Please set down, word for word, each line from the one containing "export IMPL_synth_area_per_cell_um2=9.46" through the final line of the records below, both included, and nothing else.

☆ ☆ ☆ ☆ ☆

Source: an optimization exercise on an open RTL-to-GDS flow (aim: small area, a short achievable clock period and few clock cycles). Production flows keep margins and buffers that such runs may drop. Function was checked by simulation only, so behaviour that the tests miss may differ from the original.

==> 08-27 <==
## mini_aes_core
module mini_aes_core (
    input  wire        clk,
    input  wire        rst,           
    input  wire        bus_we,
    input  wire [9:0]  bus_addr,
    input  wire [15:0] bus_wdata,
    output reg  [15:0] bus_rdata,
    input  wire [15:0] rng            
);
    localparam DEPTH = 32;
    localparam [3:0] ERR_NONE    = 4'd0;
    localparam [3:0] ERR_ALIGN   = 4'd2;
    localparam [3:0] ERR_ILLEGAL = 4'd3;
    localparam [3:0] OP_NOP    = 4'h0, OP_GFMUL  = 4'h1, OP_SUBNIB = 4'h2,
                     OP_ISUB   = 4'h3, OP_SHROWS = 4'h4, OP_MIXCOL = 4'h5,
                     OP_IMIX   = 4'h6, OP_ADDRK  = 4'h7, OP_KEYEXP = 4'h8,
                     OP_ENC    = 4'h9, OP_DEC    = 4'hA, OP_ECBENC = 4'hB,
                     OP_ECBDEC = 4'hC, OP_CBCENC = 4'hD, OP_CBCDEC = 4'hE;
    function [3:0] sbox;
        input [3:0] x;
        reg [15:0] m;
        integer j;
        begin
  ...
==> flow/config.mk <==
export PLATFORM = sky130hd
export DESIGN_NAME = mini_aes_core
export DESIGN_NICKNAME = mini_aes_core
export VERILOG_FILES = /design/flow/design.v
export SDC_FILE = /design/flow/constraint.sdc
export NUM_CORES = 4
export LEC_CHECK = 0
export ABC_AREA = 1
export CAP_MARGIN = 20
export CORE_MARGIN = 2
export CORE_UTILIZATION = 62
export SETUP_SLACK_MARGIN = 3.8
export SLEW_MARGIN = 20
export SYNTH_MEMORY_MAX_BITS = 4096
export TNS_END_PERCENT = 5
==> flow/constraint.sdc <==
create_clock -name core_clock -period 6.0 [get_ports {clk}]
set_input_delay 1.2000 -clock core_clock [delete_from_list [all_inputs] [get_ports {clk}]]
set_output_delay 1.2000 -clock core_clock [all_outputs]
set_load 0.01 [all_outputs]
run.sh (not shown) runs the stock make flow with config.mk's settings and CLKGATE_MAP_FILE= SYNTH_SCRIPT=/design/flow/synth_recipe.tcl, a recipe that flattens the netlist after the stock synthesis.
==> 09-19: changes against 08-27 <==
--- a/flow/design.v
+++ b/flow/design.v
@@ -96,10 +96,12 @@
     reg  [15:0] out_w [0:DEPTH-1];
     reg         st_dec;               
     reg         st_run;               
     reg  [5:0]  rd_q;                 
     reg  [4:0]  wo_q;                 
+    reg         ow_q;                 
+    reg  [15:0] res_q;                
     reg  [4:0]  lastw_q;              
     reg  [15:0] ks_q;                 
     reg  [15:0] a_q;                  
     reg         a_v;
     reg  [15:0] r1e_q, r1d_q;         
@@ -192,20 +194,19 @@
         for (k = 0; k < DEPTH; k = k + 1) begin
             in_rd  = in_rd  | (in_w[k]  & {16{(a_sel[k] && !busy_q) || (rd_sel[k] && busy_q)}});
             out_rd = out_rd | (out_w[k] & {16{a_sel[k]}});
         end
     end
-    wire        out_we  = (st_dec && f_ivw) || (v1 && !f_sgl);
+    wire        out_req = (st_dec && f_ivw) || (v1 && !f_sgl);
     wire [31:0] out_sel = 32'd1 << wo_q;
     wire [15:0] st2;
-    wire [15:0] out_val = st_dec ? chain_q : st2;
     genvar g;
     generate
         for (g = 0; g < DEPTH; g = g + 1) begin : g_buf
             always @(posedge clk) begin
                 if (host_wr && rg_in && a_sel[g]) in_w[g] <= bus_wdata;
-                if (out_we && out_sel[g]) out_w[g] <= out_val;
+                if (ow_q && out_sel[g]) out_w[g] <= res_q;
             end
         end
     endgenerate
     wire [15:0] x1 = (a_q & {16{f_am}}) ^ xk_q;
     assign sx1  = sub_nib(x1);
@@ -218,15 +219,16 @@
     wire        w_sub = (wop == OP_SUBNIB) || (wop == OP_ISUB);
     wire [15:0] c_in  = (w_sgl || w_sub) ? din_q : bus_wdata[8] ? rng : iv_q;
     wire fire1  = a_v && (st_run || (st_dec && f_goenc)) && !(f_cbce && v1);
     wire more   = (rd_q != n_rd);
     wire load_a = more && (!a_v || fire1 || (st_dec && f_cbcd));
-    wire last2  = v1 && (f_sgl || (wo_q == lastw_q));
+    wire last2  = f_sgl ? v1 : (ow_q && (wo_q == lastw_q));
     always @(posedge clk) begin
         r1e_q <= e1;
         r1d_q <= d1;
         p1_q  <= chain_q;
+        res_q <= st_dec ? chain_q : st2;
         ks_q <= {kx4, kx5};
         if (!busy_q || load_a) a_q <= in_rd;
     end
     reg [15:0] reg_val;
     always @(*) begin
@@ -269,10 +271,11 @@
             for (i = 0; i < 8; i = i + 1) w_q[i] <= 8'h00;
             st_dec  <= 1'b0;
             st_run  <= 1'b0;
             rd_q    <= 6'd1;
             wo_q    <= 5'd0;
+            ow_q    <= 1'b0;
             lastw_q <= 5'd0;
             a_v     <= 1'b0;
             v1      <= 1'b0;
             chain_q <= 16'h0000;
             xk_q    <= 16'h0000;
@@ -290,10 +293,11 @@
         end else if (!busy_q) begin
             a_v  <= 1'b1;
             v1   <= 1'b0;
             rd_q <= 6'd1;
             wo_q <= 5'd0;
+            ow_q <= 1'b0;
             if (host_wr) begin
                 case (bus_addr)
                     10'h000: begin
                         cmd_q   <= bus_wdata;
                         busy_q  <= 1'b1;
@@ -345,11 +349,12 @@
                 rd_q <= rd_q + 6'd1;
                 if (f_cbcd) chain_q <= a_q;
             end else if (fire1) begin
                 a_v  <= 1'b0;
             end
-            if (out_we) wo_q <= wo_q + 5'd1;
+            ow_q <= out_req;
+            if (ow_q) wo_q <= wo_q + 5'd1;
             v1 <= fire1;
             if (v1) begin
                 if (f_cbce) begin
                     chain_q <= st2;
                     xk_q    <= st2 ^ key_q;
CORE_UTILIZATION = 56   (was 62)
==> 06-15: changes against 08-27 <==
ABC_AREA = unset   (was 1)
CORE_UTILIZATION = 55   (was 62)
TNS_END_PERCENT = 10   (was 5)
==> impl_metrics.env <==
export IMPL_yosysTopAreaCellShare=0.499
export IMPL_synthMuxAreaShare=0
export IMPL_synth_simple_area_share=0.199
export IMPL_ys_types=54
export IMPL_synth_area_per_cell_um2=9.46
export IMPL_pre_cts_ws_ps=789
export IMPL_syn_area_um2=62600
export IMPL_die_h_um=338
export IMPL_post_cts_buffers=327
export IMPL_run_status="timing/DRC/antenna clean"
(the above is from 09-19)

☆ ☆ ☆ ☆ ☆

Response for this exercise:
export IMPL_synth_area_per_cell_um2=9.46
export IMPL_pre_cts_ws_ps=789
export IMPL_syn_area_um2=62600
export IMPL_die_h_um=338
export IMPL_post_cts_buffers=327
export IMPL_run_status="timing/DRC/antenna clean"
(the above is from 09-19)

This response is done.